Rheotaxis: Difference between revisions

(Positive) Rheotaxis is a form of taxis seen in many aquatic organisms, e.g., fish, whereby they will (generally) turn to face into an oncoming current. This has been noted in zebrafish and other species.^[1]

In a flowing stream, this behavior leads them to hold position in a stream rather than being swept downstream by the current.

In fish that exhibit rheotaxis, it can easily be demonstrated by creating an artificial current within a tank using pumps. No matter which way the pumps force the current to flow, the fish will immediately turn to face the oncoming current.

Some organisms such as eels will exhibit negative rheotaxis where they will avoid currents.^[2]

Some zooplankton also exhibit positive or negative rheotaxis.

Positive rheotaxis is found in most major aquatic invertebrate groups.

In Rheotaxis, the lateral line system is used to determine changes in the oncoming flow pattern of a body of water due to other objects, such as predator and prey, being present and the corresponding orientation of the animal toward or away from the current.^[3] This system uses mechanosensory hair cells to detect and respond to the movement of water.^[4] For most animals, Rheotaxis is dependent on the proper function of the lateral line system. Pure Rheotaxis is the form in which the only stimulus for orienting is the current itself.^[5] Animals can also use Rheotaxis in conjunction with other methods to orient themselves in the water. They will use the flow of the current to identify upstream chemical stimuli and position themselves toward the direction of the signal.^[6] The positioning of an animal in the water can increase its chance of accessing food and lowering the amount of energy is spends, especially when it remains stationary.^[7]

1. Oteiza, Pablo; Odstrcil, Iris; Lauder, George; Portugues, Ruben; Engert, Florian. "A novel mechanism for mechanosensory-based rheotaxis in larval zebrafish". Nature. 547: 445–448.
2. Du Colombier, SB; Bolliet, V; Bardonnet, A. "Swimming activity and behaviour of European Anguilla anguilla glass eels in response to photoperiod and flow reversal and the role of energy status". Journal of Fish Biology. 74 (9). doi:10.1111/j.1095-8649.2009.02269.x.

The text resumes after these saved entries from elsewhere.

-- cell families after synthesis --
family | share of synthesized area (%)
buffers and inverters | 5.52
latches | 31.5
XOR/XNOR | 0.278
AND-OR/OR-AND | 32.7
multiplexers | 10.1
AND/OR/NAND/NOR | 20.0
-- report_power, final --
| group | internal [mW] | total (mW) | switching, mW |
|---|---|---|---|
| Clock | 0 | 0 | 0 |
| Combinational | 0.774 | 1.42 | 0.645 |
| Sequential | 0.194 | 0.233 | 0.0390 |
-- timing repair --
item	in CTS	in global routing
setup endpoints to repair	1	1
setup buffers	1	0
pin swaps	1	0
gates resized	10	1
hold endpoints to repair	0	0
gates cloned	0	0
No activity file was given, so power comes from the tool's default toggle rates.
**design/flow/design.v**
```verilog
module reset_handler #(
  parameter int unsigned  PtrWidth = 1
)(
  input  logic                clk_i,             
  input  logic                rst_ni,            
  input  logic                reset_req_i,       
  input  logic                reset_clear_i,     
  output logic                reset_req_q_o,     
  output logic                irq_o,
  input  logic                timeout_i,
  output logic                timeout_q_o,
  input  logic [PtrWidth-1:0] wr_ptr_d_i,
  input  logic [PtrWidth-1:0] rd_ptr_d_i,
  input  logic                fifo_empty_d_i,
  input  logic                fifo_full_d_i,
  output logic [PtrWidth-1:0] wr_ptr_q_o,
  output logic [PtrWidth-1:0] rd_ptr_q_o,
  output logic                fifo_empty_q_o,
  output logic                fifo_full_q_o
);
  always_ff @(posedge clk_i or negedge rst_ni) begin
    if (!rst_ni) begin
      reset_req_q_o  <= 1'b0;
      irq_o          <= 1'b0;
      wr_ptr_q_o     <= 1'b0;
      rd_ptr_q_o     <= 1'b0;
      fifo_full_q_o  <= 1'b0;
      fifo_empty_q_o <= 1'b0;
      timeout_q_o    <= 1'b0;
    end else begin
      wr_ptr_q_o <= wr_ptr_d_i;
      rd_ptr_q_o <= rd_ptr_d_i;
      fifo_empty_q_o <= fifo_empty_d_i;
      fifo_full_q_o <= fifo_full_d_i;
      if (reset_req_i) begin
        reset_req_q_o <= 1'b1;
        irq_o <= 1'b1;
      end else if (timeout_i) begin
        timeout_q_o <= 1'b1;
        irq_o <= 1'b1;
      end
      if (reset_clear_i) begin
        reset_req_q_o <= 1'b0;
      end
    end
  end
endmodule
```
**design/flow/run.sh**
```bash
#!/bin/bash
# OpenROAD 26Q1-2900-gdf79404cd8, Yosys 0.63+post, stock flow scripts
make -C /OpenROAD-flow-scripts/flow DESIGN_CONFIG=/design/flow/config.mk WORK_HOME=/design/flow/orfs finish
```
**design/flow/config.mk**
```make
export PLATFORM = sky130hd
export DESIGN_NAME = reset_handler
export DESIGN_NICKNAME = reset_handler
export VERILOG_FILES = /design/flow/design.v
export SDC_FILE = /design/flow/constraint.sdc
export NUM_CORES = 4
export LEC_CHECK = 1
export CORE_AREA = 10 10 70 70
export DIE_AREA = 0 0 80 80
```
**design/flow/constraint.sdc**
```tcl
current_design reset_handler

set clk_period 1.0
set clk_io_pct 0.2

create_clock -name clk0 -period $clk_period [get_ports {clk_i}]

set non_clock_inputs [all_inputs -no_clocks]
set_input_delay [expr $clk_period * $clk_io_pct] -clock clk0 $non_clock_inputs
set_output_delay [expr $clk_period * $clk_io_pct] -clock clk0 [all_outputs]
```
==> run summary <==
Results of an implementation run.

The maximum number of pins on one net before global-route repair is 8. The maximum vdd ir drop is approximately 0.53 mV. The end point of the critical path is irq_o.

The path class of the lowest-slack min-delay path is primary input to asynchronous set/reset pin. In this run the count of I/O pins placed on the die edge is 16. The total net switching power is 104 µW. The number of clock buffers added by TritonCTS is 3. The placed instance count is between 70 and 80. TritonCTS built the clock tree. Warnings reported by Yosys during synthesis add up to 1. The initial antenna violation count is 0. The minimum clock period after layout is 0.935 ns. The finished layout reports a core utilization of between 10% and 20%.

According to the Yosys statistics, the synthesized design has a chip area of between 200 and 250 µm². The synthesis-stage register bit count is 7. The leakage power in the latest report is roughly 0.00018 µW. Before placement the cells fill roughly 5.9% of the core. The overall die height is approximately 80 µm. The final critical-path setup slack is roughly 0.065 ns. The mean post-synth cell area is roughly 17 µm².

The maximum net fanout on the critical path is 2. Per the layout area report, the combinational gate area comes to about 23 µm². The synthesis report lists the most area-consuming cells as sky130_fd_sc_hd__dfrtp_1 (87%), sky130_fd_sc_hd__a21o_2 (4.3%), sky130_fd_sc_hd__nor2_1 (3.7%). The wire length of the first global-routing pass is 1.02 mm. The fraction of power spent switching nets is 17.8%.

The tree is rooted in a sky130_fd_sc_hd__clkbuf_4. The power density relative to cell area is about 1400 mW/mm². The port buffer count is 15.

After detailed routing, the number of vias per cell comes to 2.20. The antenna diode count is 0. The number of search-and-repair iterations in the first detailed-routing pass is 2. The number of standard cells after synthesis is 12. The worst register-to-register path depth is 2. Leaving out filler cells and counting taps, the final layout contains 80.

Setup repair after global routing left no endpoint under its margin. The clock net in this run drives a total of 7 sinks. The iteration-0 DRC count of the detailed router is 3. The row count is 21. The sequential cell area in the final layout is 175 µm².

In this run the worst setup path begins at irq_o. The routed layout has 176 vias. For reference, the final report shows the hold violation count at 0. The final critical path takes up 93.5% of the cycle. The core region is about 0.0034 mm². The OpenROAD report gives the critical path a data arrival time of 1.05 ns. The detailed router used layers up to and including met3.

The post-place instance area is a little over 400 µm². In the detailed route, the total length drawn on met3 is roughly 150 µm. Per the post-route antenna check, the number of violating nets is 0.

The run reported a max-capacitance violation count of 0. The area enclosed by the die boundary is between 0.006 and 0.007 mm². The cell type that accounts for the most area after synthesis is sky130_fd_sc_hd__dfrtp_1. Clock latency on the worst-skew pair, taken at its later pin, is 0.24 ns. The report puts the hold buffer count at CTS at 0. The count of cell types in the netlist is 5.

The tool warning count for the run is 25. The total routing resource utilization after global routing is about 2.2%. The max-slew check reports its worst relative slack as roughly four fifths.

The clock network burns 40.3% of the power. The share of power burned in registers is between 50 and 60%. The wire length on met2 is about 270 µm. Hold timing on the final database bottoms out at a slack of 0.213 ns.

For the pin with the worst max-slew slack, the measured transition is slightly above 0.3 ns. Between clock sinks in the finished design, the worst skew comes to 0 ns. Of the post-synthesis cell area, the dominant cell type holds between 80% and 90%. CTS built an H-tree with a depth of 1.

The start-to-end type of the worst setup path is flip-flop to flip-flop. For this block, wires on met1 add up to 250 µm. The placement-stage worst setup slack is -0.139 ns. The total overflow reported by the global router is 0. The OpenROAD report gives the critical path a required time of 1.11 ns. Per the run report, area growth between synthesis and finish was 110%. The remaining routing DRC violations is 0.

The routed design has 665 µm of wire. Sequential cells were found to cover between 80% and 90% of the synthesized design area. For the worst reg-to-reg path, the startpoint reported by OpenROAD is irq_o. STA classifies the critical path endpoint as a flip-flop.

Per the detail_route report, routed wire per instance is 8.31 µm. In this run the critical register-to-register path is captured at irq_o. Before any placement, the netlist area is recorded as roughly 200 µm².

For this run, the final setup violation count is recorded as 0. CTS reports a maximum clock tree buffer depth of 2. The layout stage reports a final design area of 423 µm². Static timing analysis puts the maximum clock frequency at about 1.1 GHz. The cell count in the Yosys report is 12.

The logic gate share of total power is 8.8%. The run finished with clean final reports. The clock transition at the registers of the reported paths is approximately 0.04 ns. At the end of routability-driven placement, the weighted congestion stood at between 0.7 and 0.8. The via count of the first global-routing pass is around 190. The launching element type of the critical path is a flip-flop. The number of pins exceeding their max-slew limit in the final report is 0. The slack of the worst reg-to-reg path is approximately 0.065 ns.

The overall die width is 80 µm. Internal power comes to between 400 and 500 µW. The share of post-route cells with drive strength above 1 is roughly two fifths. The count of fill cells added during filler insertion is 396.
==> metrics by stage <==
stage / setup TNS, ns / total power [µW]
6_report: 0 / 586
5_1_grt: 0 / 634
4_1_cts: 0 / 605
3_5_place_dp: -0.195 / 366
3_3_place_gp: -0.155 / 366
2_1_floorplan: 0 / 303
==> cell usage after synthesis <==
library cell / instances
sky130_fd_sc_hd__inv_1: 1
sky130_fd_sc_hd__a21o_2: 1
sky130_fd_sc_hd__nor2_1: 2
sky130_fd_sc_hd__or3_1: 1
sky130_fd_sc_hd__dfrtp_1: 7
==> sequential cells by signal, summed over array words and instances, names as in the netlist <==
register	cells
wr_ptr_q_o	1
timeout_q_o	1
reset_req_q_o	1
fifo_empty_q_o	1
fifo_full_q_o	1
irq_o	1
rd_ptr_q_o	1
==> power groups by stage <==
stage / clock, µW / sequential, µW / combinational, µW
4_1_cts: 251 / 298 / 55.7
5_1_grt: 276 / 299 / 58.5
6_report: 236 / 298 / 51.6
==> what timing repair did <==
item | CTS | global route
gates resized | 18 | 4
buffers inserted | 2 | 1
gates cloned | 0 | 0
endpoints found under the hold margin | 0 | 0
setup endpoints to repair | 7 | 4
==> layout by cell type (no fill, tap or decap), drive strengths merged <==
cell	netlist	final
inv	1	1
clkdlybuf4s50	0	8
clkbuf	0	8
dfrtp	7	7
nor2	2	2
or3	1	1
buf	0	6
a21o	1	1
==> metal layers <==
metal / up-vias / global-route usage (%)
li1: 84 / -
met1: 77 / 2.16
met2: 15 / 3.05
met3: 0 / 2.84
met4: 0 / 0.176
met5: - / 0
==> worst min-delay path by stage <==
stage	slack [ns]	startpoint	end
finish	0.21	rst_ni	irq_o
CTS	0.22	rst_ni	fifo_empty_q_o
global route	0.22	rst_ni	irq_o
==> final cells by class <==
type / instances / share of cell area, %
Multi-Input combinational cell: 4 / 5.33
Tap cell: 46 / 13.6
Clock buffer: 4 / 6.21
Timing Repair Buffer: 18 / 32.5
Sequential cell: 7 / 41.4
Inverter: 1 / 0.888
==> worst max-delay path, stage by stage, from the launching register on <==
cell and delay, ns:
sky130_fd_sc_hd__dfrtp_1 0.37, sky130_fd_sc_hd__buf_4 0.13, sky130_fd_sc_hd__or3_1 0.31
==> logic make-up (layout without fill, tap and decap cells) <==
kind of cell    after synthesis  count (layout)  synth area share (%)
simple gates                  3               3                  6.84
buf+inv                       1              23                  1.86
flops                         7               7                  87.0
compound gates                1               1                  4.35
No activity file was given, so power comes from the tool's default toggle rates.
$ cat flow/run.sh
#!/bin/bash
# OpenROAD 26Q1-2900-gdf79404cd8, Yosys 0.63+post, stock flow scripts
make -C /OpenROAD-flow-scripts/flow DESIGN_CONFIG=/design/flow/config.mk WORK_HOME=/design/flow/orfs finish
$ cat flow/config.mk
export PLATFORM = sky130hd
export DESIGN_NAME = elevator_controller
export DESIGN_NICKNAME = elevator_controller
export VERILOG_FILES = /design/flow/design.v
export SDC_FILE = /design/flow/constraint.sdc
export NUM_CORES = 4
export LEC_CHECK = 1
export CORE_AREA = 10 10 70 70
export DIE_AREA = 0 0 80 80
$ cat flow/constraint.sdc
current_design elevator_controller

set clk_period 2.2
set clk_io_pct 0.2

create_clock -name clk0 -period $clk_period [get_ports {clk}]
create_clock -name clk1 -period $clk_period [get_ports {reset}]

set non_clock_inputs [all_inputs -no_clocks]
set_input_delay [expr $clk_period * $clk_io_pct] -clock clk0 $non_clock_inputs
set_output_delay [expr $clk_period * $clk_io_pct] -clock clk0 [all_outputs]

PMID 20735685.
3. Brown, Erika E. A.; Simmons, Andrea Megela (2016-11-21). "Variability of Rheotaxis Behaviors in Larval Bullfrogs Highlights Species Diversity in Lateral Line Function". PLOS ONE. 11 (11): e0166989. doi:10.1371/journal.pone.0166989. ISSN 1932-6203. PMC 5117756. PMID 27870909.
4. Suli, Arminda; Watson, Glen M.; Rubel, Edwin W.; Raible, David W. (2012-02-16). "Rheotaxis in Larval Zebrafish Is Mediated by Lateral Line Mechanosensory Hair Cells". PLoS ONE. 7 (2): e29727. doi:10.1371/journal.pone.0029727. ISSN 1932-6203. PMC 3281009. PMID 22359538.
5. Kobayashi, Donald R.; Farman, Richard; Polovina, Jeffrey J.; Parker, Denise M.; Rice, Marc; Balazs, George H. (2014-08-06). ""Going with the Flow" or Not: Evidence of Positive Rheotaxis in Oceanic Juvenile Loggerhead Turtles (Caretta caretta) in the South Pacific Ocean Using Satellite Tags and Ocean Circulation Data". PLoS ONE. 9 (8): e103701. doi:10.1371/journal.pone.0103701. ISSN 1932-6203. PMC 4123884. PMID 25098694.
6. Choi, Jongeun; Jeon, Soo; Johnson, Nicholas S; Brant, Cory O; Li, Weiming (2013-11-07). "Odor-conditioned rheotaxis of the sea lamprey: modeling, analysis and validation". Bioinspiration & Biomimetics. 8 (4): 046011. doi:10.1088/1748-3182/8/4/046011. ISSN 1748-3182.
7. Elder, John; Coombs, Sheryl (2015-05-21). "The influence of turbulence on the sensory basis of rheotaxis". Journal of Comparative Physiology A. 201 (7): 667–680. doi:10.1007/s00359-015-1014-7. ISSN 0340-7594.